» Exercise requirements
When a line below contains the string "echo", show that line.
::: Supplied data :::
Source: an optimization exercise on an open RTL-to-GDS flow (aim: small area). Production flows keep margins and buffers that such runs may drop. The RTL was checked by simulation tests, not by an equivalence proof against the original design.

==> job 8636: inputs <==
Design DE1_SoC, start of the top module:
module DE1_SoC (CLOCK_50, reset, HEX0, KEY, SW, GPIO_1);
	input  logic CLOCK_50;
	input  logic reset;
	output logic [6:0] HEX0;
	input  logic [3:0] KEY;
	input  logic [1:0] SW;
	output logic [35:0] GPIO_1;
	function automatic logic [3:0] lane_a(input logic [3:0] r);
		logic r6;
		r6 = (r == 4'd6);
		lane_a = {r6, 1'b0, r6, r6 | (r == 4'd7) | (r == 4'd11) | (r == 4'd12) | (r == 4'd13) | (r == 4'd14)};
	endfunction
	function automatic logic [3:0] lane_b(input logic [3:0] r);
		lane_b = {(r == 4'd3) | (r == 4'd7) | (r == 4'd12) | (r == 4'd13) | (r == 4'd14),
		          r == 4'd5, r == 4'd2, r == 4'd1};
	endfunction
	logic [3:0] b0, bF, bP;
	always_ff @(posedge CLOCK_50) begin
		if (reset) begin
			b0 <= 4'b0; bF <= 4'b0; bP <= 4'b0;
		end else begin
			b0 <= ~KEY; bF <= b0; bP <= bF;
		end
	end
	logic [3:0] pulse;
	assign pulse = bP & ~bF;    
	logic [9:0] cnt;
	logic [3:0] rot;
	logic shift;
	always_comb begin
		case (SW)
			2'd0: shift = &cnt[9:5] & cnt[3];                  
			2'd1: shift = cnt >= 10'd500;
			2'd2: shift = cnt >= 10'd200;
			default: shift = cnt >= 10'd100;
		endcase
	end
	always_ff @(posedge CLOCK_50) begin
		if (reset) begin
			cnt <= 10'd0; rot <= 4'd0;
		end else if (shift) begin
			cnt <= 10'd0; rot <= rot + 4'd1;
		end else begin
			cnt <= cnt + 10'd1;
		end
	end
	logic [3:0] frogRow, frogCol;
	logic hit, mid, vps;
	logic [3:0] fA, fB;
	logic [1:0] ra, rb, ra2;
	assign ra = rot[3:2];
	assign rb = rot[1:0];
	assign ra2 = ra + {1'b0, |rb};    
	assign fA = lane_a(frogRow);
	assign fB = lane_b(frogRow);
	assign hit = ((frogCol[1:0] == rb) & fA[frogCol[3:2] - ra])
	           | ((frogCol[1:0] + 2'd1 == rb) & fB[frogCol[3:2] - ra2]);
	always_ff @(posedge CLOCK_50) begin
		if (reset | mid | hit) begin
			frogRow <= 4'd0; frogCol <= 4'd7;
		end else begin
			if (pulse[2] && frogRow != 4'd15)      frogRow <= frogRow + 4'd1;
			else if (pulse[1] && frogRow != 4'd0)  frogRow <= frogRow - 4'd1;
			if (pulse[3] && frogCol != 4'd15)      frogCol <= frogCol + 4'd1;
			else if (pulse[0] && frogCol != 4'd0)  frogCol <= frogCol - 4'd1;
		end
	end
	logic atBottom, inc;
	logic [3:0] score;
	assign atBottom = (frogRow == 4'd15);
	assign inc = ~vps & atBottom;
	always_ff @(posedge CLOCK_50) begin
		mid <= vps;
		vps <= ~(reset | mid) & inc;
		if (inc) score <= score + 4'd1;
		else if (reset) score <= 4'd0;
	end
  ...
==> module DE1_SoC, before the edit <==
module DE1_SoC (CLOCK_50, reset, HEX0, KEY, SW, GPIO_1);
	input  logic CLOCK_50;
	input  logic reset;
	output logic [6:0] HEX0;
	input  logic [3:0] KEY;
	input  logic [1:0] SW;
	output logic [35:0] GPIO_1;
	function automatic logic [3:0] lane_a(input logic [3:0] r);
		logic r6;
		r6 = (r == 4'd6);
		lane_a = {r6, 1'b0, r6, r6 | (r == 4'd7) | (r == 4'd11) | (r == 4'd12) | (r == 4'd13) | (r == 4'd14)};
	endfunction
	function automatic logic [3:0] lane_b(input logic [3:0] r);
		lane_b = {(r == 4'd3) | (r == 4'd7) | (r == 4'd12) | (r == 4'd13) | (r == 4'd14),
		          r == 4'd5, r == 4'd2, r == 4'd1};
	endfunction
	logic [3:0] b0, bF, bP;
	always_ff @(posedge CLOCK_50) begin
		if (reset) begin
			b0 <= 4'b0; bF <= 4'b0; bP <= 4'b0;
		end else begin
			b0 <= ~KEY; bF <= b0; bP <= bF;
		end
	end
	logic [3:0] pulse;
	assign pulse = bP & ~bF;    
	logic [9:0] cnt;
	logic [3:0] rot;
	logic shift;
	always_comb begin
		case (SW)
			2'd0: shift = &cnt[9:5] & cnt[3];                  
			2'd1: shift = cnt >= 10'd500;
			2'd2: shift = cnt >= 10'd200;
			default: shift = cnt >= 10'd100;
		endcase
	end
	always_ff @(posedge CLOCK_50) begin
		if (reset) begin
			cnt <= 10'd0; rot <= 4'd0;
		end else if (shift) begin
			cnt <= 10'd0; rot <= rot + 4'd1;
		end else begin
			cnt <= cnt + 10'd1;
		end
	end
	logic [3:0] frogRow, frogCol;
	logic hit, mid, vps;
	logic [3:0] fA, fB;
	logic [1:0] ra, rb, ra2;
	assign ra = rot[3:2];
	assign rb = rot[1:0];
	assign ra2 = ra + {1'b0, |rb};    
	assign fA = lane_a(frogRow);
	assign fB = lane_b(frogRow);
	assign hit = ((frogCol[1:0] == rb) & fA[frogCol[3:2] - ra])
	           | ((frogCol[1:0] + 2'd1 == rb) & fB[frogCol[3:2] - ra2]);
	always_ff @(posedge CLOCK_50) begin
		if (reset | mid | hit) begin
			frogRow <= 4'd0; frogCol <= 4'd7;
		end else begin
			if (pulse[2] && frogRow != 4'd15)      frogRow <= frogRow + 4'd1;
			else if (pulse[1] && frogRow != 4'd0)  frogRow <= frogRow - 4'd1;
			if (pulse[3] && frogCol != 4'd15)      frogCol <= frogCol + 4'd1;
			else if (pulse[0] && frogCol != 4'd0)  frogCol <= frogCol - 4'd1;
		end
	end
	logic atBottom, inc;
	logic [3:0] score;
	assign atBottom = (frogRow == 4'd15);
	assign inc = ~vps & atBottom;
	always_ff @(posedge CLOCK_50) begin
		mid <= vps;
		vps <= ~(reset | mid) & inc;
		if (inc) score <= score + 4'd1;
		else if (reset) score <= 4'd0;
	end
	always_comb begin
		case (score)
			4'd0: HEX0 = 7'b1000000;
			4'd2: HEX0 = 7'b1111001;
			4'd4: HEX0 = 7'b0100100;
			4'd6: HEX0 = 7'b0110000;
			default: HEX0 = 7'b1111111;
		endcase
	end
	logic [3:0] rs;
	always_ff @(posedge CLOCK_50) begin
		if (reset) rs <= 4'd0;
		else rs <= rs + 4'd1;
	end
	logic [15:0] red;
	logic [3:0] sA, sB, Ar, Br;
	assign sA = lane_a(rs);
	assign sB = lane_b(rs);
	always_comb begin
		for (int p = 0; p < 4; p++) begin
			Ar[p] = sA[2'(p - ra)];
			Br[p] = sB[2'(p - ra2)];
		end
		for (int p = 0; p < 4; p++)
			for (int q = 0; q < 4; q++)
				red[4*p+q] = ((2'(q) == rb) & Ar[p]) | ((2'(q+1) == rb) & Br[p]);
	end
	always_comb begin
		GPIO_1[35:32] = rs;
		for (int i = 0; i < 16; i++) begin
			GPIO_1[31-i] = (frogRow == rs) && (frogCol == i[3:0]);
			GPIO_1[15-i] = red[i];
		end
	end
endmodule
==> flow/config.mk <==
export PLATFORM = sky130hd
export DESIGN_NAME = DE1_SoC
export DESIGN_NICKNAME = DE1_SoC
export VERILOG_FILES = /design/flow/design.v
export SDC_FILE = /design/flow/constraint.sdc
export NUM_CORES = 4
export LEC_CHECK = 0
export ABC_AREA = 1
export CAP_MARGIN = 20
export CORE_MARGIN = 2
export CORE_UTILIZATION = 40
export PLACE_DENSITY = 0.6
export SLEW_MARGIN = 20
==> flow/constraint.sdc <==
create_clock -name core_clock -period 8.0 [get_ports {CLOCK_50}]
set_input_delay 1.6000 -clock core_clock [delete_from_list [all_inputs] [get_ports {CLOCK_50}]]
set_output_delay 1.6000 -clock core_clock [all_outputs]
set_load 0.01 [all_outputs]
run.sh (not shown) runs the stock make flow with config.mk's settings and CLKGATE_MAP_FILE= SYNTH_SCRIPT=/design/flow/synth_recipe.tcl, a recipe that flattens the netlist after the stock synthesis.
==> inputs of job 1431, as changes to job 8636 <==
Settings changed: ABC_AREA 1 to default.
==> inputs of job 9531, as changes to job 8636 <==
--- a/flow/design.v
+++ b/flow/design.v
@@ -15,14 +15,14 @@
 		          r == 4'd5, r == 4'd2, r == 4'd1};
 	endfunction
-	logic [3:0] b0, bF, bP;
+	logic [3:0] b0, b1n, b2;
+	logic [3:0] nrst;
+	assign nrst = {4{~reset}};
 	always_ff @(posedge CLOCK_50) begin
-		if (reset) begin
-			b0 <= 4'b0; bF <= 4'b0; bP <= 4'b0;
-		end else begin
-			b0 <= ~KEY; bF <= b0; bP <= bF;
-		end
+		b0  <= ~KEY & nrst;
+		b1n <= ~(b0 & nrst);
+		b2  <= ~b1n & nrst;
 	end
 	logic [3:0] pulse;
-	assign pulse = bP & ~bF;    
+	assign pulse = b2 & b1n;    
 	logic [9:0] cnt;
 	logic [3:0] rot;
@@ -37,11 +37,7 @@
 	end
 	always_ff @(posedge CLOCK_50) begin
-		if (reset) begin
-			cnt <= 10'd0; rot <= 4'd0;
-		end else if (shift) begin
-			cnt <= 10'd0; rot <= rot + 4'd1;
-		end else begin
-			cnt <= cnt + 10'd1;
-		end
+		if (reset | shift) cnt <= 10'd0;
+		else cnt <= cnt + 10'd1;
+		rot <= (rot + {3'b0, shift}) & {4{~reset}};
 	end
 	logic [3:0] frogRow, frogCol;
@@ -56,12 +52,24 @@
 	assign hit = ((frogCol[1:0] == rb) & fA[frogCol[3:2] - ra])
 	           | ((frogCol[1:0] + 2'd1 == rb) & fB[frogCol[3:2] - ra2]);
+	logic rInc, rDec, cInc, cDec;
+	logic [3:0] rt, ct;
+	assign rInc = pulse[2] & ~&frogRow;
+	assign rDec = pulse[1] & |frogRow & ~rInc;
+	assign cInc = pulse[3] & ~&frogCol;
+	assign cDec = pulse[0] & |frogCol & ~cInc;
+	always_comb begin
+		rt[0] = rInc | rDec;
+		ct[0] = cInc | cDec;
+		for (int i = 1; i < 4; i++) begin
+			rt[i] = rt[i-1] & (frogRow[i-1] ^ rDec);
+			ct[i] = ct[i-1] & (frogCol[i-1] ^ cDec);
+		end
+	end
 	always_ff @(posedge CLOCK_50) begin
 		if (reset | mid | hit) begin
 			frogRow <= 4'd0; frogCol <= 4'd7;
 		end else begin
-			if (pulse[2] && frogRow != 4'd15)      frogRow <= frogRow + 4'd1;
-			else if (pulse[1] && frogRow != 4'd0)  frogRow <= frogRow - 4'd1;
-			if (pulse[3] && frogCol != 4'd15)      frogCol <= frogCol + 4'd1;
-			else if (pulse[0] && frogCol != 4'd0)  frogCol <= frogCol - 4'd1;
+			frogRow <= frogRow ^ rt;
+			frogCol <= frogCol ^ ct;
 		end
 	end
@@ -73,6 +81,5 @@
 		mid <= vps;
 		vps <= ~(reset | mid) & inc;
-		if (inc) score <= score + 4'd1;
-		else if (reset) score <= 4'd0;
+		score <= (score + {3'b0, inc}) & {4{inc | ~reset}};
 	end
 	always_comb begin
==> flow/flow/run.sh (new file) <==
#!/bin/bash
# Layout flow: the standard ORFS flow (standard.sh) with three changes.
#  1. After the standard synthesis, the combinational logic is re-mapped for area with
#     ABC (flow/resyn.tcl); the registers are left as that synthesis made them. Several
#     ABC scripts are tried and the netlist with the smallest cell area is kept.
#  2. Port buffers use sky130_fd_sc_hd__buf_1 (every port still gets its buffer).
#  3. Clock tree synthesis inserts no dummy loads.
# Each tool's output goes to a log file of its own in the work folder.
set -euo pipefail
WORK=$PWD
export BUFFER_PORTS_ARGS="-buffer_cell sky130_fd_sc_hd__buf_1"
export CTS_ARGS="-sink_clustering_enable -repair_clock_nets -dont_use_dummy_load -buf_list {sky130_fd_sc_hd__clkbuf_2 sky130_fd_sc_hd__clkbuf_4}"

bash standard.sh synth > log_1_standard_synth.log 2>&1

RES=$WORK/orfs/results/$FLOW_PLATFORM/DE1_SoC/base
YOSYS=$FLOW_HOME/../tools/install/yosys/bin/yosys
[[ -x $YOSYS ]] || YOSYS=yosys
export RESYN_LIB=$FLOW_HOME/platforms/$FLOW_PLATFORM/lib/sky130_fd_sc_hd__tt_025C_1v80.lib
export RESYN_DONTUSE="$(tr '\n' ' ' < $WORK/flow/dont_use.txt)"
cp $RES/1_2_yosys.v $WORK/std_1_2_yosys.v
export RESYN_IN=$WORK/std_1_2_yosys.v

mkdir -p $WORK/resyn
best=""; bestarea=""
pids=()
for s in $WORK/flow/abc_*.script; do
  n=$(basename $s .script)
  ( RESYN_SCRIPT=$s RESYN_OUT=$WORK/resyn/$n.v timeout 900 $YOSYS -c $WORK/flow/resyn.tcl > $WORK/log_2_resyn_$n.log 2>&1 || true ) &
  pids+=($!)
done
wait "${pids[@]}"
for s in $WORK/flow/abc_*.script; do
  n=$(basename $s .script)
  [[ -f $WORK/resyn/$n.v.stat ]] || continue
  a=$(sed -n "s/.*Chip area for top module.*: *//p" $WORK/resyn/$n.v.stat)
  [[ -n $a ]] || continue
  echo "$n $a" >> $WORK/resyn/areas.txt
  if [[ -z $bestarea ]] || awk "BEGIN{exit !($a < $bestarea)}"; then best=$n; bestarea=$a; fi
done
if [[ -n $best ]]; then
  echo "using $best ($bestarea)" >> $WORK/resyn/areas.txt
  cp $WORK/resyn/$best.v $RES/1_2_yosys.v
  rm -f $RES/1_synth.odb $RES/1_synth.sdc
fi

bash standard.sh > log_3_standard_layout.log 2>&1
==> flow/flow/abc_a.script (new file) <==
&get -n
&deepsyn -T 30
&put
strash
dch -f
amap
topo
==> flow/flow/abc_b.script (new file) <==
&get -n
&deepsyn -T 30
&put
strash
dch -f
map -a
topo
==> flow/flow/abc_c.script (new file) <==
strash
dch -f
amap
topo
==> flow/flow/abc_d.script (new file) <==
strash
dc2
dc2
dch -f
map -a
strash
dch -f
map -a
topo
==> flow/flow/dont_use.txt (new file) <==
sky130_fd_sc_hd__probe_p_8
sky130_fd_sc_hd__probec_p_8
sky130_fd_sc_hd__lpflow_bleeder_1
sky130_fd_sc_hd__lpflow_clkbufkapwr_1
sky130_fd_sc_hd__lpflow_clkbufkapwr_16
sky130_fd_sc_hd__lpflow_clkbufkapwr_2
sky130_fd_sc_hd__lpflow_clkbufkapwr_4
sky130_fd_sc_hd__lpflow_clkbufkapwr_8
sky130_fd_sc_hd__lpflow_clkinvkapwr_1
sky130_fd_sc_hd__lpflow_clkinvkapwr_16
sky130_fd_sc_hd__lpflow_clkinvkapwr_2
sky130_fd_sc_hd__lpflow_clkinvkapwr_4
sky130_fd_sc_hd__lpflow_clkinvkapwr_8
sky130_fd_sc_hd__lpflow_decapkapwr_12
sky130_fd_sc_hd__lpflow_decapkapwr_3
sky130_fd_sc_hd__lpflow_decapkapwr_4
sky130_fd_sc_hd__lpflow_decapkapwr_6
sky130_fd_sc_hd__lpflow_decapkapwr_8
sky130_fd_sc_hd__lpflow_inputiso0n_1
sky130_fd_sc_hd__lpflow_inputiso0p_1
sky130_fd_sc_hd__lpflow_inputiso1n_1
sky130_fd_sc_hd__lpflow_inputiso1p_1
sky130_fd_sc_hd__lpflow_inputisolatch_1
sky130_fd_sc_hd__lpflow_isobufsrc_1
sky130_fd_sc_hd__lpflow_isobufsrc_16
sky130_fd_sc_hd__lpflow_isobufsrc_2
sky130_fd_sc_hd__lpflow_isobufsrc_4
sky130_fd_sc_hd__lpflow_isobufsrc_8
sky130_fd_sc_hd__lpflow_isobufsrckapwr_16
sky130_fd_sc_hd__lpflow_lsbuf_lh_hl_isowell_tap_1
sky130_fd_sc_hd__lpflow_lsbuf_lh_hl_isowell_tap_2
sky130_fd_sc_hd__lpflow_lsbuf_lh_hl_isowell_tap_4
sky130_fd_sc_hd__lpflow_lsbuf_lh_isowell_4
sky130_fd_sc_hd__lpflow_lsbuf_lh_isowell_tap_1
sky130_fd_sc_hd__lpflow_lsbuf_lh_isowell_tap_2
sky130_fd_sc_hd__lpflow_lsbuf_lh_isowell_tap_4
==> flow/flow/resyn.tcl (new file) <==
# Re-map the combinational logic of the standard synthesis netlist for area.
# Registers stay as they are: same instances, names and cell types.
# env: RESYN_IN, RESYN_OUT, RESYN_SCRIPT, RESYN_LIB, RESYN_DONTUSE
yosys -import
read_liberty -ignore_miss_func $::env(RESYN_LIB)
foreach m [list sky130_fd_sc_hd__dfxtp_1 sky130_fd_sc_hd__conb_1] {
  setattr -mod -set keep_hierarchy 1 $m
}
read_verilog $::env(RESYN_IN)
hierarchy -top $::env(FLOW_TOP)
flatten
opt_clean -purge
set du {}
foreach c $::env(RESYN_DONTUSE) { lappend du -dont_use $c }
abc -script $::env(RESYN_SCRIPT) -liberty $::env(RESYN_LIB) {*}$du
splitnets
opt_clean -purge
hilomap -singleton -hicell sky130_fd_sc_hd__conb_1 HI -locell sky130_fd_sc_hd__conb_1 LO
insbuf -buf sky130_fd_sc_hd__buf_1 A X
opt_clean -purge
check
tee -o $::env(RESYN_OUT).stat stat -liberty $::env(RESYN_LIB)
blackbox sky130_fd_sc_hd__dfxtp_1 sky130_fd_sc_hd__conb_1
write_verilog -noattr -nohex -nodec $::env(RESYN_OUT)
==> flow/standard.sh (new file) <==
#!/bin/bash
# synth_recipe.tcl (not shown) runs the flow's synth.tcl, then flattens the netlist and writes it again
# the make line also repeats each setting of config.mk as NAME=value (left out here)
make -C /OpenROAD-flow-scripts/flow DESIGN_CONFIG=/design/flow/config.mk WORK_HOME=/design/flow/orfs CLKGATE_MAP_FILE= SYNTH_SCRIPT=/design/flow/synth_recipe.tcl "${@:-finish}"
Settings changed: ABC_AREA 1 to default.
removed: flow/run.sh
==> impl_metrics.env <==
export IMPL_status="timing/DRC/antenna clean"
export IMPL_cts_root_buf="clkbuf_8"
export IMPL_worstHoldEndpoint="mid"
export IMPL_synth_top_family_by_area="simple AND/OR/NAND/NOR gates"
export IMPL_die_area_sq_um=8360
export IMPL_synthTopCellsByCount="nand2_1 (109), nor2_1 (65), inv_1 (55), nand3_1 (47), dfxtp_1 (40)"
export IMPL_grt_pass1_wl_mm=11.8
export IMPL_synth_compound_area_frac=0.0847
export IMPL_seq_power_mw=0.239
export IMPL_drtPass1Iterations=4
export IMPL_p_sw_mw=0.127
the above is filed under job 8636

==> impl_metrics.env <==
export IMPL_hold_violations=0
export IMPL_inverters=39
export IMPL_h_tree_depth=2
export IMPL_clock_buffers=5
export IMPL_status="timing/DRC/antenna clean"
export IMPL_worstHoldEndpoint="b1n[2]"
export IMPL_die_area_sq_um=6210
export IMPL_p_sw_mw=0.102
export IMPL_seq_power_mw=0.230
export IMPL_busiest_layer="met2"
export IMPL_grt_pass1_wl_mm=8.76
export IMPL_drtPass1Iterations=4
export IMPL_post_place_cells=445
the above is filed under job 9531

==> impl_metrics.env <==
export IMPL_synth_compound_area_frac=0.135
export IMPL_synthTopCellsByCount="nor2_1 (58), dfxtp_1 (40), ha_1 (25), inv_1 (22), nand2_1 (20)"
export IMPL_worstHoldEndpoint="mid"
export IMPL_via_count=2435
export IMPL_grt_pass1_wl_mm=9.70
export IMPL_cts_hold_buffers_added=0
export IMPL_start_util=0.405
export IMPL_maxCapViolCount=0
export IMPL_seq_power_mw=0.238
export IMPL_p_sw_mw=0.114
export IMPL_cts_root_buf="clkbuf_8"
export IMPL_drtPass1Iterations=5
export IMPL_status="timing/DRC/antenna clean"
export IMPL_setup_slack_ps=3040
export IMPL_synth_top_family_by_area="simple AND/OR/NAND/NOR gates"
the above is filed under job 1431

==> separate check: timing with driven ports <==
The results above use ideal ports. As a check the final layouts listed here were re-extracted and re-timed, cells and wires unchanged. Step 1, drivers: a clkbuf_16 drives CLOCK_50 and a buf_2 each remaining input, both assumed. Step 2 times the ports against the registers' clock, not the clock port: input delays grow and output delays shrink by t, the midpoint of the rising clock arrivals with the driver on. Three values: no drivers, after step 1, after step 2; two values: the first two.
run | t (ns) | setup WS [ns] | clock arrival spread, ns | worst slew at a driven data input, ns
job 8636 | 0.317 | 3.482 / 3.455 / 3.772 | 0.004 / 0.004 | 0.03
job 1431 | 0.314 | 3.036 / 3.009 / 3.322 | 0.003 / 0.003 | 0.04
job 9531 | 0.362 | 3.766 / 3.741 / 4.103 | 0.012 / 0.012 | 0.03
After both steps every run listed still meets setup and hold.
:::
» Solved problem
  echo "$n $a" >> $WORK/resyn/areas.txt
  echo "using $best ($bestarea)" >> $WORK/resyn/areas.txt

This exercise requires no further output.